Factory Passes Responsibility On to Strikers

Garment factory workers striking to demand bathroom privacy and an equipped medical center were given two choices by factory representatives Wednesday: Ac­cept responsibility for mass layoffs to compensate for the cost of improvements, or accept conditions as they are.

Approximately 700 employees from Top-One Garments Cambo­dia Mfg Co Ltd abandoned their machines Wednesday to protest nearly a year of fruitless pleas for a bargaining agreement on wages and working conditions.

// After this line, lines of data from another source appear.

This design comes from an exercise in tuning for small area, a short achievable clock period and few clock cycles per item on the open sky130 flow, not from production work.
In this exercise RTL edits were held to simulation tests only and were not proved equivalent to the original.
No activity file was given, so power comes from the tool's default toggle rates.

==> flow/design.v <==
module flex_counter
#(
  parameter NUM_CNT_BITS=4
)
(
	input wire clk,
	input wire n_rst,
	input wire clear,
	input wire count_enable,
	input wire [NUM_CNT_BITS-1:0]rollover_val,
	output reg [NUM_CNT_BITS-1:0]count_out,
	output reg rollover_flag
);
reg flag_reg;
reg [NUM_CNT_BITS-1:0] counter_reg;
always_ff @(posedge clk)
begin
	if(n_rst == 0)
	begin
		count_out<='0;
		rollover_flag<='0;
	end
	else
	begin
		count_out <= counter_reg;
		rollover_flag<= flag_reg;
	end
end
always_comb
begin
	if(clear == 1)
	begin
		counter_reg = '0;
		flag_reg = '0;
	end
	else if (count_enable == 1)
	begin
		counter_reg=(count_out == rollover_val)? 1: count_out+1;
		flag_reg = (counter_reg == rollover_val)? 1:0;
	end else
	begin
		counter_reg= count_out;
		flag_reg = rollover_flag;
	end
end
endmodule
module color_invert(
	input wire clk,
	input wire n_rst,	
	input wire [23:0] rgb_in,
	output reg [23:0] rgb_out
);
reg [23:0] rgb_next;
always_ff @ (posedge clk) begin
  if (n_rst == 0)
	rgb_out <= 8'h0;
  else 
	rgb_out <= rgb_next;
end
assign rgb_next = {8'hFF - rgb_in[23:16], 8'hFF - rgb_in[15:8], 8'hFF - rgb_in[7:0]};
endmodule
module invert_toplevel
(
	input wire clk, 
	input wire n_rst,
	input wire [7:0] red_data,
	input wire [7:0] green_data,
	input wire [7:0] blue_data, 
	input wire w_count_enable,      
	input wire w_flag_clear,        
	output wire w_image_done,       
	output wire [23:0] pixel_data  	
);
	reg [7:0] r_out;
  	reg [7:0] g_out;
  	reg [7:0] b_out;
	color_invert inv_calc(.clk(clk), .n_rst(n_rst), .rgb_in({red_data, green_data, blue_data}), .rgb_out(pixel_data));
	flex_counter #(.NUM_CNT_BITS(18)) numpixels ( .clk(clk), .n_rst(n_rst), .clear(w_flag_clear), .count_enable(w_count_enable), .rollover_flag(w_image_done), .rollover_val(18'd307200)); 
endmodule 
module edge_detect_filter
  (
  input wire clk,
  input wire n_rst,
  input wire [71:0] r_in,
  input wire [71:0] g_in,
  input wire [71:0] b_in,
  output reg [7:0] r_out,
  output reg [7:0] g_out,
  output reg [7:0] b_out
  );
reg [7:0] r_next;
reg [7:0] g_next;
reg [7:0] b_next;
reg r_overflow;   
reg r_underflow;   
reg g_overflow;   
reg g_underflow;   
reg b_overflow;   
reg b_underflow;   
always_ff @ (posedge clk) begin
  if (n_rst == 0) begin
	r_out <= 8'h0;
	g_out <= 8'h0;
	b_out <= 8'h0;
  end else begin
	r_out <= r_next;
	g_out <= g_next;
	b_out <= b_next;
  end
end
  wire [10:0]r_ext_reg_2 ;
  wire [10:0]r_ext_reg_4 ;
  wire [10:0]r_ext_reg_6 ;
  wire [10:0]r_ext_reg_8 ;
  wire [10:0]r_ext_reg_5 ;
  wire [10:0]g_ext_reg_2 ;
  wire [10:0]g_ext_reg_4 ;
  wire [10:0]g_ext_reg_6 ;
  wire [10:0]g_ext_reg_8 ;
  wire [10:0]g_ext_reg_5 ;
  wire [10:0]b_ext_reg_2 ;
  wire [10:0]b_ext_reg_4 ;
  wire [10:0]b_ext_reg_6 ;
  wire [10:0]b_ext_reg_8 ;
  wire [10:0]b_ext_reg_5 ;
  reg [10:0]r_neg_reg_2;
  reg [10:0]r_neg_reg_4;
  reg [10:0]r_neg_reg_6;
  reg [10:0]r_neg_reg_8;
  reg [10:0]g_neg_reg_2;
  reg [10:0]g_neg_reg_4;
  reg [10:0]g_neg_reg_6;
  reg [10:0]g_neg_reg_8;
  reg [10:0]b_neg_reg_2;
  reg [10:0]b_neg_reg_4;
  reg [10:0]b_neg_reg_6;
  reg [10:0]b_neg_reg_8;
  reg [10:0]r_out_p1;
  reg [10:0]r_out_p2;
  reg [10:0]r_temp;
  reg [10:0]g_out_p1;
  reg [10:0]g_out_p2;
  reg [10:0]g_temp;
  reg [10:0]b_out_p1;
  reg [10:0]b_out_p2;
  reg [10:0]b_temp;
  assign r_ext_reg_5 = {1'b0,r_in[39:32],2'b00};
  assign g_ext_reg_5 = {1'b0,g_in[39:32],2'b00};
  assign b_ext_reg_5 = {1'b0,b_in[39:32],2'b00};
  assign r_ext_reg_8 = {3'b111, (~r_in[15:8])};
  assign r_ext_reg_6 = {3'b111,(~r_in[31:24])};
  assign r_ext_reg_4 = {3'b111,(~r_in[47:40])};
  assign r_ext_reg_2 = {3'b111,(~r_in[63:56])};
  assign g_ext_reg_8 = {3'b111, (~g_in[15:8])};
  assign g_ext_reg_6 = {3'b111,(~g_in[31:24])};
  assign g_ext_reg_4 = {3'b111,(~g_in[47:40])};
  assign g_ext_reg_2 = {3'b111,(~g_in[63:56])};
  assign b_ext_reg_8 = {3'b111, (~b_in[15:8])};
  assign b_ext_reg_6 = {3'b111,(~b_in[31:24])};
  assign b_ext_reg_4 = {3'b111,(~b_in[47:40])};
  assign b_ext_reg_2 = {3'b111,(~b_in[63:56])};
  always @(r_ext_reg_2, r_ext_reg_4, r_ext_reg_6, r_ext_reg_8)
  begin
    r_neg_reg_2 = r_ext_reg_2 + 11'd1;
    r_neg_reg_4 = r_ext_reg_4 + 11'd1;  
    r_neg_reg_6 = r_ext_reg_6 + 11'd1;
    r_neg_reg_8 = r_ext_reg_8 + 11'd1;
  end
  always @(g_ext_reg_2, g_ext_reg_4, g_ext_reg_6, g_ext_reg_8)
  begin
    g_neg_reg_2 = g_ext_reg_2 + 11'd1;
    g_neg_reg_4 = g_ext_reg_4 + 11'd1;  
    g_neg_reg_6 = g_ext_reg_6 + 11'd1;
    g_neg_reg_8 = g_ext_reg_8 + 11'd1;
  end
  always @(b_ext_reg_2, b_ext_reg_4, b_ext_reg_6, b_ext_reg_8)
  begin
    b_neg_reg_2 = b_ext_reg_2 + 11'd1;
    b_neg_reg_4 = b_ext_reg_4 + 11'd1;  
    b_neg_reg_6 = b_ext_reg_6 + 11'd1;
    b_neg_reg_8 = b_ext_reg_8 + 11'd1;
  end
  always @(r_neg_reg_2,r_neg_reg_4,r_ext_reg_5,r_neg_reg_6,r_neg_reg_8)
  begin
    r_out_p1 = r_neg_reg_2 + r_neg_reg_4;
    r_out_p2 = r_neg_reg_6 + r_neg_reg_8;  
    r_temp = r_out_p1 + r_out_p2 + r_ext_reg_5;   
  end  
  always @(g_neg_reg_2,g_neg_reg_4,g_ext_reg_5,g_neg_reg_6,g_neg_reg_8)
  begin
    g_out_p1 = g_neg_reg_2 + g_neg_reg_4;
    g_out_p2 = g_neg_reg_6 + g_neg_reg_8;  
    g_temp = g_out_p1 + g_out_p2 + g_ext_reg_5;   
  end 
  always @(b_neg_reg_2,b_neg_reg_4,b_ext_reg_5,b_neg_reg_6,b_neg_reg_8)
  begin
    b_out_p1 = b_neg_reg_2 + b_neg_reg_4;
    b_out_p2 = b_neg_reg_6 + b_neg_reg_8;  
    b_temp = b_out_p1 + b_out_p2 + b_ext_reg_5;   
  end 
  assign r_next = (r_overflow == 1'b1)? 8'hFF : (r_underflow == 1'b1)? 8'h00 : r_temp[7:0];
  assign r_underflow = r_temp[10];
  assign r_overflow = (r_underflow == 1'b0)? r_temp[8] | r_temp[9]:0;
  assign g_next = (g_overflow == 1'b1)? 8'hFF : (g_underflow == 1'b1)? 8'h00 : g_temp[7:0];
  assign g_underflow = g_temp[10];
  assign g_overflow = (g_underflow == 1'b0)? g_temp[8] | g_temp[9]:0; 
  assign b_next = (b_overflow == 1'b1)? 8'hFF : (b_underflow == 1'b1)? 8'h00 : b_temp[7:0];
  assign b_underflow = b_temp[10];
  assign b_overflow = (b_underflow == 1'b0)? b_temp[8] | b_temp[9]:0;
endmodule
Source: an optimization exercise on an open RTL-to-GDS flow (aim: small area and a short achievable clock period). Production flows keep margins and buffers that such runs may drop.
Where RTL was checked, it was by simulation tests only, not by an equivalence proof against the original.

## top_moduleAlu
module top_moduleAlu #(parameter DATA_WIDTH = 32)(
	input clk_top,
	input [2:0] opcode_top,
	input [31:0] portA_top,
	input [31:0] portB_top,
	output reg [63:0] out_top,
	output [32:0] result_sum_top,
	output [32:0] result_res_top,
	output [63:0] result_pro_top,
	output [31:0] result_and_top,
	output [31:0] result_or_top,
	output [31:0] result_nand_top,
	output [31:0] result_nor_top,
	output [31:0] result_xor_top,
	output carry_flag_sum_top,
	output zero_flag_sum_top,
	output zero_flag_res_top,
	output zero_flag_pro_top,
	output zero_flag_and_top,
	output zero_flag_or_top,
	output zero_flag_nand_top,
	output zero_flag_nor_top,
	output zero_flag_xor_top,
	output reg carry_flag_top,
	output reg zero_flag_top
);
clock: 20.0 ns
lec_check: 0
abc_area: 1
cap_margin: 20
core_margin: 2
core_utilization: 40
setup_slack_margin: 5
slew_margin: 20
synth_hierarchical: 1
synth_minimum_keep_size: 0
standard.sh (not shown) runs the stock make flow with config.mk's settings and CLKGATE_MAP_FILE= SYNTH_SCRIPT=/design/flow/synth_recipe.tcl, a recipe that flattens the netlist after the stock synthesis.
==> flow/flow/run.sh <==
#!/bin/bash
# Standard ORFS layout; the only change is the cell used to buffer the ports
# (buf_1 instead of the default choice, clkdlybuf4s50_1).
set -euo pipefail
bash standard.sh "BUFFER_PORTS_ARGS=-buffer_cell sky130_fd_sc_hd__buf_1" finish > make_finish.log 2>&1
Next try:
--- a/flow/design.v
+++ b/flow/design.v
@@ -1583,19 +1583,19 @@
 wire as_G113, as_P114, as_G115, as_P116, as_G117, as_P118, as_G119, as_P120, as_G121, as_P122, as_G123, as_P124, as_G125, as_P126, as_G127, as_P128;
 wire as_G129, as_P130, as_G131, as_P132, as_G133, as_P134, as_G135, as_P136, as_G137, as_P138, as_G139, as_P140, as_G141, as_P142, as_G143, as_P144;
 wire as_G145, as_P146, as_G147, as_P148, as_G149, as_P150, as_G151, as_P152, as_G153, as_P154, as_G155, as_P156, as_G157, as_P158, as_G159, as_P160;
 wire as_G161, as_P162, as_G163, as_P164, as_G165, as_P166, as_G167, as_P168, as_G169, as_P170, as_G171, as_P172, as_G173, as_P174, as_G175, as_P176;
 wire as_G177, as_P178, as_G179, as_P180, as_G181, as_P182, as_G183, as_P184, as_G185, as_P186, as_G187, as_P188, as_G189, as_P190, as_G191, as_P192;
 wire as_G193, as_P194, as_G195, as_P196, as_G197, as_P198, as_G199, as_P200, as_G201, as_P202, as_G203, as_P204, as_G205, as_P206, as_G207, as_P208;
 wire as_G209, as_P210, as_G211, as_P212, as_G213, as_P214, as_G215, as_P216, as_G217, as_P218, as_G219, as_P220, as_G221, as_P222, as_G223, as_P224;
 wire as_G225, as_P226, as_G227, as_P228;
-wire [31:0] as_p = a ^ b;
-wire [31:0] as_g = a & b;
-wire [31:0] as_gd = a & ~b;
+wire [31:0] as_p = hx;
+wire [31:0] as_g = hn;
+wire [31:0] as_gd = a & hx;
 assign as_G1 = as_g[1] | (as_p[1] & as_g[0]);
 assign as_P2 = as_p[1] & as_p[0];
 assign as_G3 = as_g[3] | (as_p[3] & as_g[2]);
 assign as_P4 = as_p[3] & as_p[2];
 assign as_G5 = as_g[5] | (as_p[5] & as_g[4]);
 assign as_P6 = as_p[5] & as_p[4];
 assign as_G7 = as_g[7] | (as_p[7] & as_g[6]);
 assign as_P8 = as_p[7] & as_p[6];
@@ -1881,44 +1881,64 @@
 assign result_res_top[29] = ~(as_p[29] ^ as_G225);
 assign result_sum_top[30] = as_p[30] ^ as_G83;
 assign result_res_top[30] = ~(as_p[30] ^ as_G197);
 assign result_sum_top[31] = as_p[31] ^ as_G113;
 assign result_res_top[31] = ~(as_p[31] ^ as_G227);
 assign result_sum_top[32] = as_p[31] ^ as_G61;
 assign result_res_top[32] = ~(as_p[31] ^ as_G175);
 prod prod_dut (.A(a), .B(b), .result(result_pro_top));
-assign result_and_top  = a & b;
-assign result_or_top   = a | b;
-assign result_nand_top = ~(a & b);
-assign result_nor_top  = ~(a | b);
-assign result_xor_top  = a ^ b;
+wire [31:0] hx, hn;
+genvar gi;
+generate for (gi = 0; gi < 32; gi = gi + 1) begin : hslice
+	ha_s u_ha (.a(a[gi]), .b(b[gi]), .s(hx[gi]), .c(hn[gi]));
+end endgenerate
+assign result_and_top  = hn;
+assign result_or_top   = hx | hn;
+assign result_nand_top = ~hn;
+assign result_nor_top  = ~(hx | hn);
+assign result_xor_top  = hx;
 wire a_zero = ~|a;
 wire b_zero = ~|b;
 assign carry_flag_sum_top = a[31] & b[31];
 assign zero_flag_sum_top  = ~|result_sum_top;
 assign zero_flag_res_top  = ~|result_xor_top;
 assign zero_flag_pro_top  = a_zero | b_zero;
 assign zero_flag_and_top  = ~|result_and_top;
 assign zero_flag_or_top   = a_zero & b_zero;
 assign zero_flag_nand_top = &result_and_top;
 assign zero_flag_nor_top  = &result_or_top;
 assign zero_flag_xor_top  = zero_flag_res_top;
-reg [63:0] out_d;
-reg        zero_d;
+wire sel_s = (opcode_top == 3'd0);
+wire sel_d = (opcode_top == 3'd1);
+wire sel_p = (opcode_top == 3'd2);
+wire t11 = (opcode_top == 3'd3) | (opcode_top == 3'd4);
+wire tx  = (opcode_top == 3'd4) | (opcode_top == 3'd5) | (opcode_top == 3'd7);
+wire t00 = (opcode_top == 3'd5) | (opcode_top == 3'd6);
+wire [31:0] logic_r = (hn & {32{t11}}) | (hx & {32{tx}}) | (result_nor_top & {32{t00}});
+wire ext = (result_sum_top[32] & sel_s) | (result_res_top[32] & sel_d);
+wire [63:0] out_d;
+assign out_d[31:0] = logic_r | (result_sum_top[31:0] & {32{sel_s}}) | (result_res_top[31:0] & {32{sel_d}}) | (result_pro_top[31:0] & {32{sel_p}});
+assign out_d[32] = ext | (result_pro_top[32] & sel_p);
+assign out_d[63:33] = {31{ext}} | (result_pro_top[63:33] & {31{sel_p}});
+reg zero_d;
 always @(*) begin
 	case (opcode_top)
-		3'd0: begin out_d = {{31{result_sum_top[32]}}, result_sum_top}; zero_d = zero_flag_sum_top; end
-		3'd1: begin out_d = {{31{result_res_top[32]}}, result_res_top}; zero_d = zero_flag_res_top; end
-		3'd2: begin out_d = result_pro_top;                  zero_d = zero_flag_pro_top;  end
-		3'd3: begin out_d = {32'd0, result_and_top};         zero_d = zero_flag_and_top;  end
-		3'd4: begin out_d = {32'd0, result_or_top};          zero_d = zero_flag_or_top;   end
-		3'd5: begin out_d = {32'd0, result_nand_top};        zero_d = zero_flag_nand_top; end
-		3'd6: begin out_d = {32'd0, result_nor_top};         zero_d = zero_flag_nor_top;  end
-		default: begin out_d = {32'd0, result_xor_top};      zero_d = zero_flag_xor_top;  end
+		3'd0: zero_d = zero_flag_sum_top;
+		3'd1: zero_d = zero_flag_res_top;
+		3'd2: zero_d = zero_flag_pro_top;
+		3'd3: zero_d = zero_flag_and_top;
+		3'd4: zero_d = zero_flag_or_top;
+		3'd5: zero_d = zero_flag_nand_top;
+		3'd6: zero_d = zero_flag_nor_top;
+		default: zero_d = zero_flag_xor_top;
 	endcase
 end
 always @(posedge clk_top) begin
 	out_top        <= out_d;
 	carry_flag_top <= (opcode_top == 3'd0) & carry_flag_sum_top;
 	zero_flag_top  <= zero_d;
 end
 endmodule
+module ha_s (input a, input b, output s, output c);
+assign s = a ^ b;
+assign c = a & b;
+endmodule
Global-route usage goes up by 0.62 points.
Critical path depth shrinks by 2.
Via count drops by 2.0%.
First-iteration DRC count grows by 0.98%.
Only the layout flow was run in the first run of this note; the RTL was not checked for function there.

## static timing again, ports no longer ideal
How much do the figures lean on ideal ports? The routed layouts below were timed once more, with nothing changed but the port constraints.
Step 1 sets driving cells, clkbuf_16 on the clock port and buf_2 on the other inputs (assumed; they add their load-dependent delay and slew).
Step 2 also shifts input and output timing later by t, the mid clock arrival at the registers, as if the neighbouring blocks saw the same clock.
Slacks: no drivers / after step 1 / after step 2; pairs: no drivers / after step 1.
| run | t (ns) | setup WS [ns] | worst setup path at the end |
|---|---|---|---|
| the first run | 0.450 | 5.290 / 5.263 / 5.263 | input to output |
| the second run | 0.451 | 5.209 / 5.145 / 5.145 | input to output |
After both steps every run listed still meets setup and hold. The setup slack of the second run, which loses most, moves by -0.064 ns with the drivers and by -0.064 ns with both steps.
This design comes from an exercise in tuning for small area on the open sky130 flow, not from production work.
Function was checked by simulation only, so behaviour that the tests miss may differ from the original.
The clock port is modelled as an ideal driver, which makes a skipped or thinned clock tree look cheaper than it is; a real chip needs a root buffer or a tree.
Power and IR drop assume default switching activity.

==> 09-03 <==
==> flow/design.v <==
`timescale 1ns / 1ps
module MultTop_seq(input wire clk, input wire reset, input wire m_enable,
                   input wire [7:0] a, input wire [7:0] b,
                   output wire [3:0] an, output wire [7:0] seg);
    reg  [3:0]  mc;
    reg         rv;       
    reg  [7:0]  ar;       
    reg  [15:0] p;        
    wire m_idle = (mc == 4'd0);
    wire m_done = (mc == 4'd5);
    wire m_first = (mc == 4'd1);
    wire [7:0] addend = ar & {8{p[0]}};
    wire [8:0] cy;
    wire [7:0] sm;
    assign cy[0] = 1'b0;
    genvar gi;
    generate for (gi = 0; gi < 8; gi = gi + 1) begin : rca
        assign sm[gi] = p[8+gi] ^ addend[gi] ^ cy[gi];
        assign cy[gi+1] = (p[8+gi] & addend[gi]) | (cy[gi] & (p[8+gi] ^ addend[gi]));
    end endgenerate
    wire [8:0] sum = {cy[8], sm};
    reg  [1:0]  ph;
    reg  [3:0]  ix;
    wire ph_a = (ph == 2'd1);
    wire ph_s = (ph == 2'd3);
    wire ix0 = (ix == 4'd0);
    wire ix15 = (ix == 4'd15);
    reg  [15:0] cp;       
    reg  [15:0] l;        
    wire c_idle = ~ph[0];
    reg         cz;       
    wire diff = cz ? (p != 16'd0) : (p != cp);
    wire cp_load = m_idle & rv & diff & (c_idle | (m_enable & ph_s & ix15));
    wire start = c_idle & rv & (m_first | diff);
    wire step = ph_s;
    wire clr = reset | (ph_s & ix0);
    wire sbit = cp[~ix] & ~reset;
    wire [15:0] li = clr ? 16'd0 : l;
    function [3:0] add3(input [3:0] d);
        add3 = {d[3] | (d[2] & (d[1] | d[0])),
                (d[3] & d[0]) | (d[2] & ~d[1] & ~d[0]),
                (d[3] & ~d[0]) | (~d[2] & d[1]) | (d[1] & d[0]),
                (d[3] & ~d[0]) | (~d[3] & ~d[2] & d[0]) | (d[2] & d[1] & ~d[0])};
    endfunction
    wire [15:0] la = {add3(li[15:12]), add3(li[11:8]), add3(li[7:4]), add3(li[3:0])};
    always @(posedge clk) begin
        if (reset) mc <= 4'd0;
        else if (m_idle) mc <= {3'd0, m_enable};
        else if (m_done) mc <= 4'd0;
        else mc <= {mc[2:0], mc[3] ^ mc[2] ^ ~|mc[2:0]};
    end
    always @(posedge clk) begin
        if (reset) rv <= 1'b0;
        else if (m_done) rv <= 1'b1;
        else if (m_first) rv <= 1'b0;
        else if (m_idle & m_enable) rv <= rv & diff & ph_s & ix15;
    end
    always @(posedge clk) begin
        if (m_idle) begin
            ar <= a;
            if (m_enable) p <= {8'd0, b};
        end else if (!m_done) begin
            p <= {sum, p[7:1]};
        end
    end
    always @(posedge clk) begin
        if (reset) begin
            ph <= 2'd0;
            ix <= 4'd0;
        end else begin
            if (c_idle) ph <= {1'b0, start};
            else if (ix15) ph <= {1'b1, ~ph[1]};
            if (ph[0]) ix <= ix + 4'd1;
        end
    end
    always @(posedge clk) begin
        if (cp_load) cp <= p;
        if (reset) cz <= 1'b1;
        else if (cp_load) cz <= 1'b0;
    end
    always @(posedge clk) begin
        if (step | reset) l <= {la[14:0], sbit};
    end
    reg [9:0] lo;
    reg [1:0] sel;
    reg       q;
    wire z9 = ~|lo[8:0];
    wire lend = lo[9] & z9;
    always @(posedge clk or posedge reset) begin
        if (reset) lo <= 10'd0;
        else lo <= {lo[8:0], lo[9] ^ lo[6] ^ z9};
    end
    wire sw = q | (lend & ~(&sel));
    wire [1:0] sel_n = reset ? 2'd0 : sel + {1'b0, sw};
    always @(posedge clk) begin
        sel <= sel_n;
        q <= lend & (&sel);
    end
    reg [3:0] d;
    reg [3:0] sv;
    wire capm = ph_a & ~ix0;
    wire holdm = ph[1];
    wire [1:0] idx = sel + {1'b0, sw | capm};
    reg [3:0] mx;
    always @(*) begin
        case (idx)
            2'd0: mx = l[3:0];
            2'd1: mx = l[7:4];
            2'd2: mx = l[11:8];
            default: mx = l[15:12];
        endcase
    end
    always @(posedge clk) begin
        if (capm) sv <= mx;
        if (reset) d <= 4'd0;
        else if (holdm) begin
            if (sw) d <= sv;
        end else if (sw | ~capm) d <= mx;
    end
    function [7:0] segdec(input [3:0] v);
        reg p7;
        begin
            p7 = ~v[1] & ~v[3] & (v[2] ^ v[0]);
            segdec = {p7,
                      v[2] & (v[1] ^ v[0]),
                      v[1] & ~v[2] & ~v[0],
                      p7 | (v[2] & v[1] & v[0]),
                      v[0] | (v[2] & ~v[1]),
                      ~v[3] & ((v[1] & v[0]) | (~v[2] & (v[1] | v[0]))),
                      ~v[3] & (v[2] ? (v[1] & v[0]) : ~v[1]),
                      ~(v[3] & (v[2] | v[1]))};
        end
    endfunction
    assign seg = segdec(d);
    assign an = ~(4'd1 << sel);
endmodule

Factory lawyer David Chanai­wa—criticized by the US and Cam­­bodian governments for mud­­dling labor negotiations—said the union must take responsibility for the problems it would cause workers. Top-One is a small facility that cannot afford to make improvements and keep a full staff, Chanaiwa said. “If the union leader wants us to act according to their requests so that we can enter into the collective agreement, we want the union leader to be re­sponsible for the 300 workers that will lose their jobs without compensation,” he said.

Chanaiwa insisted the factory complies with the labor law, and blamed the union for complicating the on-again, off-again negotiations, which began last December.

Long Poch, deputy president of Solidarity Workers Union of Top-One, said there was no reason the factory could not equip the health center with medicine or offer paid maternity leaves.

“To reduce workers for the medicine—this is their excuse. What we have demanded is equal to the labor law,” she said.

Russei Keo district labor inspector Khem Bunchheang invited the union and managers to negotiate Wednesday, but Long Poch said the offer came too late.

“We couldn’t wait any longer because we waited more than eight months already,” she said.

Jason Judd, American Center for International Labor Solidarity country director, said collective bar­gaining agreements succeed when managers and unions show mutual respect, but it is incumbent on the government to en­­sure a factory bargains in good faith.

“The government can’t pretend to protect workers’ and union rights if they can’t get a boss to go to the table after 12 months,” Judd said.